Condition-based well-test scheduling

How we help our partners automate their well-test schedules with a data-driven approach

Value proposition

  • Allows the user more time to focus on decisions by automating the data gathering and analyses
  • Optimize the order of well tests with a balanced scheduling score, to better exploit test resources
  • Use scheduling scores as a preventive measure, by testing wells with high scores gain insight on issues like water coning


A central challenge when it comes to well-testing is figuring out which well to test next in order to optimally utilize the available test capacity. This is important as test capacity often is a constraining factor on many assets. This is true for both fields with test separators and fields that must do deduction testing.

It can be tedious to gather all the relevant information that needs to be evaluated to make a thorough assessment of which wells to test. Often the test schedule is a fixed rotation between wells and occasionally subjected to small changes that are based on gut feeling and subjective knowledge. Also, data-driven methods for detecting events like water coning demand accurate well rate data obtained from well-test. If all the relevant data was readily available in one place it could lead to better condition-based decisions about which well to test next.


Together with Lundin we launched a test scheduling campaign to see if we could take advantage of our software in the decision making process of which well to test next.

As the campaign went on our Well-test Scheduling application emerged.

With our Well-test Scheduling application engineers get live updates on data-driven recommendations for which wells to test. The recommendations are based on a weighted well-test score consisting of several indicator parameters for each well. The parameters and weights are configurable to match the needs of the field and even the well in question.

A list of the highest prioritized wells is available in a dashboard, with a breakdown of the well-test score for transparency and control. This way the engineers can easily check why a well gets prioritized by the algorithm, adding a new perspective to the decision process.


With our solution all the data relevant for assessing well-tests have been centralized in one place. This automates the tedious, and manual work of gathering data from different sources and gives the engineers more time and insight to actually evaluate the wells to be tested.

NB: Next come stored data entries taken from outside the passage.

Source: an optimization exercise on an open RTL-to-GDS flow (aim: small area, a short achievable clock period and few clock cycles per item). Production flows keep margins and buffers that such runs may drop.
At most, simulation tests tie the RTL to the original design; equivalence was not proved.
Function not checked in runs 1 and 2: the RTL went through the layout flow alone.
Power and IR drop assume default switching activity.

## design.v

```verilog
module yrd_luma (
    input  wire [7:0] y,
    output wire [8:0] hi,
    output wire [6:0] lo
);
    wire [16:0] y1 = {9'd0, y};
    wire [16:0] s = (y1 << 8) + (y1 << 5) + (y1 << 3) + (y1 << 1);
    assign hi = s[16:8];
    assign lo = s[7:1];
endmodule
module yrd_chroma (
    input  wire [7:0] u,
    input  wire [7:0] v,
    output wire [9:0] r_hi,
    output wire [6:0] r_lo,
    output wire [9:0] g_hi,
    output wire [6:0] g_lo,
    output wire [9:0] b_hi,
    output wire [6:0] b_lo
);
    function [12:0] m409;
        input [3:0] n;
        reg   [15:0] d;
        begin
            d = 16'd1 << n;
            m409[0] = |(d & 16'haaaa);
            m409[1] = |(d & 16'hcccc);
            m409[2] = |(d & 16'hf0f0);
            m409[3] = |(d & 16'h55aa);
            m409[4] = |(d & 16'hcc66);
            m409[5] = |(d & 16'h96b4);
            m409[6] = |(d & 16'he738);
            m409[7] = |(d & 16'had6a);
            m409[8] = |(d & 16'h9ce6);
            m409[9] = |(d & 16'hd6b4);
            m409[10] = |(d & 16'he738);
            m409[11] = |(d & 16'h07c0);
            m409[12] = |(d & 16'hf800);
        end
    endfunction
    function [17:0] r_k;
        input [3:0] n;
        reg   [15:0] d;
        begin
            d = 16'd1 << n;
            r_k[0] = |(d & 16'haaaa);
            r_k[1] = |(d & 16'hcccc);
            r_k[2] = |(d & 16'hf0f0);
            r_k[3] = |(d & 16'h55aa);
            r_k[4] = |(d & 16'hcc66);
            r_k[5] = |(d & 16'h694b);
            r_k[6] = |(d & 16'h8e73);
            r_k[7] = |(d & 16'h5ad6);
            r_k[8] = |(d & 16'hc631);
            r_k[9] = |(d & 16'h6b5a);
            r_k[10] = |(d & 16'h739c);
            r_k[11] = |(d & 16'h83e0);
            r_k[12] = |(d & 16'hfc00);
            r_k[13] = |(d & 16'hffff);
            r_k[14] = |(d & 16'h0000);
            r_k[15] = |(d & 16'h0000);
            r_k[16] = |(d & 16'hffff);
            r_k[17] = |(d & 16'hffff);
        end
    endfunction
    function [14:0] g_a;
        input [5:0] n;
        reg   [63:0] d;
        begin
            d = 64'd1 << n;
            g_a[0] = |(d & 64'h0000000000000000);
            g_a[1] = |(d & 64'h0000000000000000);
            g_a[2] = |(d & 64'h0000000000000000);
            g_a[3] = |(d & 64'h0000000000000000);
            g_a[4] = |(d & 64'h5555555555555555);
            g_a[5] = |(d & 64'h3333333333333333);
            g_a[6] = |(d & 64'h0f0f0f0f0f0f0f0f);
            g_a[7] = |(d & 64'h55aa55aa55aa55aa);
            g_a[8] = |(d & 64'h663399cc663399cc);
            g_a[9] = |(d & 64'h2d694b5ad296b4a5);
            g_a[10] = |(d & 64'h1ce738c6318e739c);
            g_a[11] = |(d & 64'h03e0f83e0f81f07c);
            g_a[12] = |(d & 64'h001ff801ff800ffc);
            g_a[13] = |(d & 64'h000007ffff800003);
            g_a[14] = |(d & 64'h00000000007fffff);
        end
    endfunction
    function [8:0] g_b;
        input [1:0] n;
        reg   [3:0] d;
        begin
            d = 4'd1 << n;
            g_b[0] = |(d & 4'h0);
            g_b[1] = |(d & 4'h0);
            g_b[2] = |(d & 4'h5);
            g_b[3] = |(d & 4'h3);
            g_b[4] = |(d & 4'h0);
            g_b[5] = |(d & 4'h5);
            g_b[6] = |(d & 4'h6);
            g_b[7] = |(d & 4'h2);
            g_b[8] = |(d & 4'h1);
        end
    endfunction
    function [15:0] g_c;
        input [2:0] n;
        reg   [7:0] d;
        begin
            d = 8'd1 << n;
            g_c[0] = |(d & 8'h00);
            g_c[1] = |(d & 8'h00);
            g_c[2] = |(d & 8'h00);
            g_c[3] = |(d & 8'h00);
            g_c[4] = |(d & 8'h00);
            g_c[5] = |(d & 8'h00);
            g_c[6] = |(d & 8'h00);
            g_c[7] = |(d & 8'h00);
            g_c[8] = |(d & 8'h00);
            g_c[9] = |(d & 8'h55);
            g_c[10] = |(d & 8'h33);
            g_c[11] = |(d & 8'h5a);
            g_c[12] = |(d & 8'h63);
            g_c[13] = |(d & 8'h29);
            g_c[14] = |(d & 8'h18);
            g_c[15] = |(d & 8'h07);
        end
    endfunction
    function [17:0] g_d;
        input [4:0] n;
        reg   [31:0] d;
        begin
            d = 32'd1 << n;
            g_d[0] = |(d & 32'h00000000);
            g_d[1] = |(d & 32'h00000000);
            g_d[2] = |(d & 32'hffffffff);
            g_d[3] = |(d & 32'h00000000);
            g_d[4] = |(d & 32'haaaaaaaa);
            g_d[5] = |(d & 32'h66666666);
            g_d[6] = |(d & 32'h4b4b4b4b);
            g_d[7] = |(d & 32'h738c738c);
            g_d[8] = |(d & 32'hd6a5295a);
            g_d[9] = |(d & 32'h319ce739);
            g_d[10] = |(d & 32'hf07c1f07);
            g_d[11] = |(d & 32'h0ffc00ff);
            g_d[12] = |(d & 32'hfffc0000);
            g_d[13] = |(d & 32'h0003ffff);
            g_d[14] = |(d & 32'hffffffff);
            g_d[15] = |(d & 32'h00000000);
            g_d[16] = |(d & 32'hffffffff);
            g_d[17] = |(d & 32'hffffffff);
        end
    endfunction
    wire [17:0] r = {1'b0, m409(v[7:4]), 4'd0} + r_k(v[3:0]);
    wire [17:0] g1 = {3'd0, g_a(u[7:2])};
    wire [17:0] g2 = {9'd0, g_b(u[1:0])} | {2'd0, g_c(v[7:5])};
    wire [17:0] g3 = g_d(v[4:0]);
    wire [17:0] gs = g1 ^ g2 ^ g3;
    wire [17:0] gc = {(g1[16:0] & g2[16:0]) | (g1[16:0] & g3[16:0]) | (g2[16:0] & g3[16:0]), 1'b0};
    wire [17:0] g = gs + gc;
    function [12:0] m516;
        input [3:0] n;
        reg   [15:0] d;
        begin
            d = 16'd1 << n;
            m516[0] = |(d & 16'h0000);
            m516[1] = |(d & 16'h0000);
            m516[2] = |(d & 16'haaaa);
            m516[3] = |(d & 16'hcccc);
            m516[4] = |(d & 16'hf0f0);
            m516[5] = |(d & 16'hff00);
            m516[6] = |(d & 16'h0000);
            m516[7] = |(d & 16'h0000);
            m516[8] = |(d & 16'h0000);
            m516[9] = |(d & 16'haaaa);
            m516[10] = |(d & 16'hcccc);
            m516[11] = |(d & 16'hf0f0);
            m516[12] = |(d & 16'hff00);
        end
    endfunction
    function [17:0] b_k;
        input [3:0] n;
        reg   [15:0] d;
        begin
            d = 16'd1 << n;
            b_k[0] = |(d & 16'h0000);
            b_k[1] = |(d & 16'h0000);
            b_k[2] = |(d & 16'haaaa);
            b_k[3] = |(d & 16'hcccc);
            b_k[4] = |(d & 16'hf0f0);
            b_k[5] = |(d & 16'h00ff);
            b_k[6] = |(d & 16'h00ff);
            b_k[7] = |(d & 16'h00ff);
            b_k[8] = |(d & 16'h00ff);
            b_k[9] = |(d & 16'haa55);
            b_k[10] = |(d & 16'h3366);
            b_k[11] = |(d & 16'hc387);
            b_k[12] = |(d & 16'h03f8);
            b_k[13] = |(d & 16'h03ff);
            b_k[14] = |(d & 16'h03ff);
            b_k[15] = |(d & 16'h03ff);
            b_k[16] = |(d & 16'hfc00);
            b_k[17] = |(d & 16'hffff);
        end
    endfunction
    wire [17:0] b = {1'b0, m516(u[7:4]), 4'd0} + b_k(u[3:0]);
    assign r_hi = r[17:8];
    assign r_lo = r[7:1];
    assign g_hi = g[17:8];
    assign g_lo = g[7:1];
    assign b_hi = b[17:8];
    assign b_lo = b[7:1];
endmodule
module yrd_carry (
    input  wire [6:0] a,
    input  wire [6:0] b,
    output wire       k
);
    wire [7:0] s = {1'b0, a} + {1'b0, b};
    assign k = s[7];
endmodule
module yrd_chan (
    input  wire [8:0] ly,       
    input  wire [9:0] c,        
    input  wire       k,        
    output wire [7:0] q
);
    wire [11:0] s = {3'b000, ly, 1'b1} + {c[9], c[9], c, k};
    wire [10:0] t = s[11:1];
    assign q = t[10] ? 8'd0 : (t[9:8] != 2'b00) ? 8'd255 : t[7:0];
endmodule
module yrd_fu (
    input  wire        clk,
    input  wire        rst,
    input  wire        cmd_valid,
    output reg         cmd_ready,
    input  wire [63:0] cmd_word,
    output reg         rsp_valid,
    input  wire        rsp_ready,
    output reg  [3:0]  rsp_status,
    output reg  [63:0] rsp_result
);
    localparam [3:0] ST_OK      = 4'd0;
    localparam [3:0] ST_ILLEGAL = 4'd11;
    localparam [2:0] C_CLIP8   = 3'd0;
    localparam [2:0] C_RSHR8   = 3'd1;
    localparam [2:0] C_YUV2RGB = 3'd2;
    localparam [2:0] C_565S    = 3'd3;
    localparam [2:0] C_565P    = 3'd4;
    localparam [2:0] C_LUMA    = 3'd5;
    localparam [2:0] C_YUYV2   = 3'd6;
    wire [7:0]  op  = cmd_word[63:56];
    wire [23:0] rsv = cmd_word[55:32];
    wire [31:0] a   = cmd_word[31:0];
    wire        swap = (op[2:0] == C_YUV2RGB);
    wire        base_ok = (rsv == 24'd0) && (op[7:3] == 5'b00110) && (op[2:0] != 3'd7) &&
                          !(swap && a[31:24] != 8'd0);
    wire [31:0] a_in = swap ? {a[7:0], a[23:8], a[23:16]} : a;
    wire [35:0] p_in = {base_ok, op[2:0], a_in};
    wire adv  = !rsp_valid || rsp_ready;     
    wire fire = cmd_valid && cmd_ready;
    reg        sk_valid;
    reg [35:0] sk;
    reg        s0_valid;
    reg [35:0] s0;
    reg        s1_valid;
    always @(posedge clk) begin
        if (rst) begin
            cmd_ready <= 1'b1;
            sk_valid  <= 1'b0;
            s0_valid  <= 1'b0;
            s1_valid  <= 1'b0;
            rsp_valid <= 1'b0;
        end else begin
            cmd_ready <= adv || !(sk_valid || fire);
            if (adv) begin
                sk_valid  <= 1'b0;
                s0_valid  <= sk_valid || fire;
                s1_valid  <= s0_valid;
                rsp_valid <= s1_valid;
            end else if (fire) begin
                sk_valid  <= 1'b1;
            end
        end
    end
    always @(posedge clk) begin
        if (!sk_valid) sk <= p_in;
        if (adv)       s0 <= sk_valid ? sk : p_in;
    end
    wire        s0_ok   = s0[35];
    wire [2:0]  s0_code = s0[34:32];
    wire [31:0] s0_a    = s0[31:0];
    reg legal;
    always @(*) begin
        case (s0_code)
            C_565S, C_565P: legal = s0_ok && (s0_a[31:16] == 16'd0);
            C_LUMA:         legal = s0_ok && (s0_a[31:8] == 24'd0);
            default:        legal = s0_ok;
        endcase
    end
    wire is_yuv  = legal && (s0_code == C_YUV2RGB || s0_code == C_YUYV2);
    wire is_yuyv = legal && (s0_code == C_YUYV2);
    wire [8:0] ly0_hi, ly1_hi;
    wire [6:0] ly0_lo, ly1_lo;
    wire [9:0] cr_hi, cg_hi, cb_hi;
    wire [6:0] cr_lo, cg_lo, cb_lo;
    yrd_luma   u_ly0 (.y(s0_a[7:0]),   .hi(ly0_hi), .lo(ly0_lo));
    yrd_luma   u_ly1 (.y(s0_a[23:16]), .hi(ly1_hi), .lo(ly1_lo));
    yrd_chroma u_chr (.u(s0_a[15:8]), .v(s0_a[31:24]),
                      .r_hi(cr_hi), .r_lo(cr_lo), .g_hi(cg_hi), .g_lo(cg_lo),
                      .b_hi(cb_hi), .b_lo(cb_lo));
    wire [5:0] k;
    yrd_carry u_k0r (.a(ly0_lo), .b(cr_lo), .k(k[0]));
    yrd_carry u_k0g (.a(ly0_lo), .b(cg_lo), .k(k[1]));
    yrd_carry u_k0b (.a(ly0_lo), .b(cb_lo), .k(k[2]));
    yrd_carry u_k1r (.a(ly1_lo), .b(cr_lo), .k(k[3]));
    yrd_carry u_k1g (.a(ly1_lo), .b(cg_lo), .k(k[4]));
    yrd_carry u_k1b (.a(ly1_lo), .b(cb_lo), .k(k[5]));
    wire [7:0] clip_res = s0_a[31] ? 8'd0 : (s0_a[30:8] != 23'd0) ? 8'd255 : s0_a[7:0];
    wire [24:0] rshr_q;
    genvar ri;
    generate
        for (ri = 0; ri < 24; ri = ri + 1) begin : g_rshr
            assign rshr_q[ri] = s0_a[8 + ri] ^ (&s0_a[7 + ri:7]);
        end
    endgenerate
    assign rshr_q[24] = s0_a[31] ^ (&s0_a[31:7]);
    function [2:0] frac31;
        input [4:0] x;
        begin
            frac31 = (x >= 5'd31) ? 3'd7 : (x >= 5'd27) ? 3'd6 : (x >= 5'd23) ? 3'd5 :
                     (x >= 5'd18) ? 3'd4 : (x >= 5'd14) ? 3'd3 : (x >= 5'd9)  ? 3'd2 :
                     (x >= 5'd5)  ? 3'd1 : 3'd0;
        end
    endfunction
    function [1:0] frac63;
        input [5:0] x;
        begin
            frac63 = (x >= 6'd63) ? 2'd3 : (x >= 6'd42) ? 2'd2 : (x >= 6'd21) ? 2'd1 : 2'd0;
        end
    endfunction
    wire [4:0] r5 = s0_a[15:11];
    wire [5:0] g6 = s0_a[10:5];
    wire [4:0] b5 = s0_a[4:0];
    wire       is_p = (s0_code == C_565P);
    wire [23:0] rgb565 = {r5, is_p ? frac31(r5) : 3'd0,
                          g6, is_p ? frac63(g6) : 2'd0,
                          b5, is_p ? frac31(b5) : 3'd0};
    reg [24:0] n_res;
    always @(*) begin
        n_res = 25'd0;
        if (legal) begin
            case (s0_code)
                C_CLIP8:        n_res = {17'd0, clip_res};
                C_RSHR8:        n_res = rshr_q;
                C_565S, C_565P: n_res = {1'b0, rgb565};
                C_LUMA:         n_res = {1'b0, s0_a[7:0], s0_a[7:0], s0_a[7:0]};
                default:        n_res = 25'd0;
            endcase
        end
    end
    reg        s1_yuv, s1_yuyv, s1_ill;
    reg [8:0]  s1_y0, s1_y1;
    reg [9:0]  s1_cr, s1_cg, s1_cb;
    reg [5:0]  s1_k;
    always @(posedge clk) begin
        if (adv) begin
            s1_yuv  <= is_yuv;
            s1_yuyv <= is_yuyv;
            s1_ill  <= !legal;
            s1_y0   <= is_yuv ? ly0_hi : n_res[8:0];
            s1_y1   <= is_yuv ? ly1_hi : n_res[17:9];
            s1_cr   <= cr_hi;
            s1_cg   <= cg_hi;
            s1_cb   <= is_yuv ? cb_hi : {3'd0, n_res[24:18]};
            s1_k    <= k;
        end
    end
    wire [7:0] p0_r, p0_g, p0_b, p1_r, p1_g, p1_b;
    yrd_chan u_p0r (.ly(s1_y0), .c(s1_cr), .k(s1_k[0]), .q(p0_r));
    yrd_chan u_p0g (.ly(s1_y0), .c(s1_cg), .k(s1_k[1]), .q(p0_g));
    yrd_chan u_p0b (.ly(s1_y0), .c(s1_cb), .k(s1_k[2]), .q(p0_b));
    yrd_chan u_p1r (.ly(s1_y1), .c(s1_cr), .k(s1_k[3]), .q(p1_r));
    yrd_chan u_p1g (.ly(s1_y1), .c(s1_cg), .k(s1_k[4]), .q(p1_g));
    yrd_chan u_p1b (.ly(s1_y1), .c(s1_cb), .k(s1_k[5]), .q(p1_b));
    wire [24:0] n_s1 = {s1_cb[6:0], s1_y1, s1_y0};
    wire        sx = !s1_yuv && n_s1[24];
    wire [23:0] lo = s1_yuv  ? {p0_r, p0_g, p0_b} : n_s1[23:0];
    wire [23:0] hi = s1_yuyv ? {p1_r, p1_g, p1_b} : {24{sx}};
    always @(posedge clk) begin
        if (adv) begin
            rsp_status <= s1_ill ? ST_ILLEGAL : ST_OK;
            rsp_result <= {{8{sx}}, hi, {8{sx}}, lo};
        end
    end
endmodule
```

## flow/run.sh

```bash
#!/bin/bash
# Layout: the standard flow (standard synthesis unchanged), with
#  - port buffers of a plain buffer cell instead of the default delay-buffer,
set -uo pipefail
MARGIN=$(cat flow/margin.txt 2>/dev/null || echo 8)
bash standard.sh SETUP_SLACK_MARGIN=$MARGIN \
    "BUFFER_PORTS_ARGS=-buffer_cell sky130_fd_sc_hd__buf_2" \
    finish > flow_make.log 2>&1
```

## config.mk

```make
export PLATFORM = sky130hd
export DESIGN_NAME = yrd_fu
export DESIGN_NICKNAME = yrd_fu
export VERILOG_FILES = /design/flow/design.v
export SDC_FILE = /design/flow/constraint.sdc
export NUM_CORES = 4
export LEC_CHECK = 0
export CAP_MARGIN = 20
export CORE_MARGIN = 2
export CORE_UTILIZATION = 60
export CTS_BUF_LIST = sky130_fd_sc_hd__clkbuf_8 sky130_fd_sc_hd__clkbuf_16
export SLEW_MARGIN = 20
```

## standard.sh

```bash
#!/bin/bash
# synth_recipe.tcl (not shown) runs the flow's synth.tcl, then flattens the netlist and writes it again
# the make line also repeats each setting of config.mk as NAME=value (left out here)
make -C /OpenROAD-flow-scripts/flow DESIGN_CONFIG=/design/flow/config.mk WORK_HOME=/design/flow/orfs CLKGATE_MAP_FILE= SYNTH_SCRIPT=/design/flow/synth_recipe.tcl "${@:-finish}"
```

## flow/margin.txt

```
8.35
```

## constraint.sdc

```tcl
create_clock -name core_clock -period 12.0 [get_ports {clk}]
set_input_delay 2.4000 -clock core_clock [delete_from_list [all_inputs] [get_ports {clk}]]
set_output_delay 2.4000 -clock core_clock [all_outputs]
set_load 0.01 [all_outputs]
```

==> flow_metrics.py, run 1 <==
metrics = {
    "clock_network": {
        "cts_buffer_depth": 2,
        "cts-root-buf": "clkbuf_16",
        "numCtsBuffers": 17,
        "ctsHtreeMaxLevel": 4,
        "numClockSinks": 184,
        "clkTransAtPathRegs_ps": 80,
        "clk-insertion-delay-late_ps": 440,
        "cts_tree": "yes",
        "postCtsHoldBufs": 0,
    },
    "hold_path": {
        "hold_path_class": "flip-flop to flip-flop",
        "min_to": "rsp_status[1]$_DFFE_PP_",
        "worstHoldStart": "s1_ill$_DFFE_PP_",
        "whs_path_depth": 0,
    },
    "logic_synthesis": {
        "netlist_area_mm2": 0.01573,
        "synthFlopType": "edfxtp_1",
        "synth-seq-cells": 184,
        "yosysWarnings": 2,
        "syn_area_per_cell_um2": 9.360,
        "synthArstFlopShare": 0,
        "synth_cell_types": 95,
        "ys_seq_area_frac": 0.3251,
        "synth_edf_count": 143,
        "synthCells": 1681,
    },
    "final_layout": {
        "register_area_mm2": 0.005116,
        "nets": 2097,
        "final_common_cell": "ha_1",
        "diodes": 0,
        "multi_input_area_mm2": 0.01002,
        "layout-drive-gt1-share": 0.1764,
        "layout_common_cells": "ha_1 (174), edfxtp_1 (143), buf_2 (136)",
        "fillCellCount": 2084,
        "area_growth_pct": 12.65,
        "finalInstanceArea_mm2": 0.01772,
    },
    "critical_path": {
        "r2r-start": "s0[9]$_DFFE_PP_",
        "cp.required_ps": 12190,
        "cp_max_fo": 11,
        "worstSetupPathType": "flip-flop to flip-flop",
        "r2r-end": "s1_cg[7]$_DFFE_PP_",
        "rr_worst_depth": 12,
        "crit_path_start_kind": "flip-flop",
        "endpoint_kind": "flip-flop",
        "cp.arrival_ps": 3710,
        "startpoint": "s0[9]$_DFFE_PP_",
        "r2r_setup_slack_ps": 8470,
    },
    "placement": {
        "port_buffers": 136,
        "place_area_mm2": 0.01647,
        "post-dp-hpwl_um": 31260,
        "gp_congestion": 0.9929,
    },
    "timing": {
        "finalHoldViolCount": 0,
        "clock.fmax_mhz": 283.4,
        "relSlewSlack": 0.3489,
        "rsz0062_at_grt": "no",
        "post-route-min-period_ps": 3528,
        "worst_pin_slew_ps": 976.7,
        "finalClockSkew_ps": 20.24,
        "fin_crit_sh": 0.2940,
        "setup_tns_ps": 0,
        "setup_violations": 0,
        "report.final.slew_viol_count": 0,
    },
    "global_routing": {
        "grt_pass1_wl_um": 67050,
        "busiest_layer": "met2",
        "grt-ovfl-total": 0,
        "grt_use_total": 0.3079,
        "grt_antenna_before_repair": 0,
        "grt_max_degree": 56,
        "gr-usage-met2": 0.5149,
        "grt_pass1_vias": 12608,
        "met1_usage": 0.3950,
        "use_met3": 0.04385,
    },
    "drt": {
        "wl_per_cell_um": 19.81,
        "viasPerCell": 6.241,
        "wl_um": 42900,
        "firstDrtPassIters": 6,
        "dr.first_iter.drc_count": 1522,
        "drc_errors": 0,
        "drtAntennaViolNets": 0,
        "vias": 13518,
    },
    "outcome": {
        "status": "timing/DRC/antenna clean",
    },
    "floorplan": {
        "fp.coreArea_mm2": 0.02591,
        "die-area_mm2": 0.02753,
        "rows": 59,
        "die_w_um": 165.9,
        "start_util": 0.6072,
        "ios": 138,
        "die_h_um": 165.9,
    },
    "power": {
        "peakVddDrop_mv": 0.07983,
        "powerDensity_mw_per_mm2": 150.4,
        "power_leakage_nw": 7.791,
    },
    "job": {
        "drv_cap": 0,
    },
}
-- flip-flops by register name, indices dropped and copies added (netlist names) --
| register | cells |
|---|---|
| s1_ill | 1 |
| rsp_status | 1 |
| s0 | 36 |
| s1_y0 | 9 |
| s1_yuv | 1 |
| s0_valid | 1 |
| cmd_ready | 1 |
| sk_valid | 1 |
| s1_y1 | 9 |
| s1_cb | 10 |
| s1_cg | 10 |
| rsp_valid | 1 |
| rsp_result | 49 |
| s1_valid | 1 |
| s1_k | 6 |
| sk | 36 |
| s1_cr | 10 |
| s1_yuyv | 1 |
-- worst max-delay path, stage by stage (launching register included) --
cell and delay [ps]:
edfxtp_1 430, buf_4 210, ha_2 240, or2_2 340, fa_1 470, ha_1 350, a211oi_1 260, nor2_1 120
nor4_2 150, a21oi_1 110, a211oi_2 280, a21oi_1 140, xor2_1 160
-- layout make-up --
type	instances	area share
clock buffer	20	0.02760
clock inverter	12	0.004941
inverter	83	0.01779
multi-input combinational	1321	0.5652
sequential	184	0.2886
tap	335	0.02365
timing repair buffer	211	0.07222
-- report_power, final --
group	internal (W)	switching [W]	leakage, nW
Clock	0.000298	0.000269	0.291
Combinational	0.000535	0.000684	5.54
Sequential	0.000793	0.0000862	1.97
-- timing repair --
action | in CTS | in global routing
resized for setup | 9 | 28
pin swaps | 1 | 4
endpoints found under the setup margin | 74 | 102
setup buffers | 35 | 32
cloned | 1 | 0
-- metrics by stage --
| stage | worst slack [ps] | instances | utilization | hold WS (ps) | power [W] |
|---|---|---|---|---|---|
| 2_1_floorplan | 8393 | 1684 | - | 400.3 | 0.001739 |
| 3_3_place_gp | 7357 | 2066 | 0.6356 | 403.0 | 0.001997 |
| 3_5_place_dp | 7297 | 2066 | 0.6356 | 429.9 | 0.002019 |
| 4_1_cts | 8291 | 2134 | 0.6700 | 453.7 | 0.002609 |
| 5_1_grt | 8282 | 2166 | 0.6841 | 460.4 | 0.002845 |
| 6_report | 8472 | 2166 | 0.6841 | 452.0 | 0.002665 |
-- layer usage --
layer | part of all wire | up-vias
met5 | 0 | -
met2 | 0.47 | 634
met1 | 0.41 | 6263
li1 | - | 6480
met4 | 0.051 | 0
met3 | 0.074 | 141
-- how the worst max path moves through the flow --
stage	end	cells past startpoint
floorplan	s0[29]$_DFFE_PP_	5
global placement	rsp_result[52]$_DFFE_PP_	4
detailed placement	rsp_result[51]$_DFFE_PP_	4
CTS	s1_cg[7]$_DFFE_PP_	13
global route	s1_cg[7]$_DFFE_PP_	12
finish	s1_cg[7]$_DFFE_PP_	12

No wells are accidentally ignored as live data from each well is connected to the dashboard. During our initial two-week campaign with Lundin we already saw the potential benefits of the application. At one occasion a well was tested because the algorithm had picked up irregularities in one of its parameters. In fact, this well was not originally scheduled for testing, but Lundin sought to test it regardless.

Together with our other test optimization applications the Well-test Scheduling can be a powerful tool to become condition-based and make truly data-driven, unbiased decisions.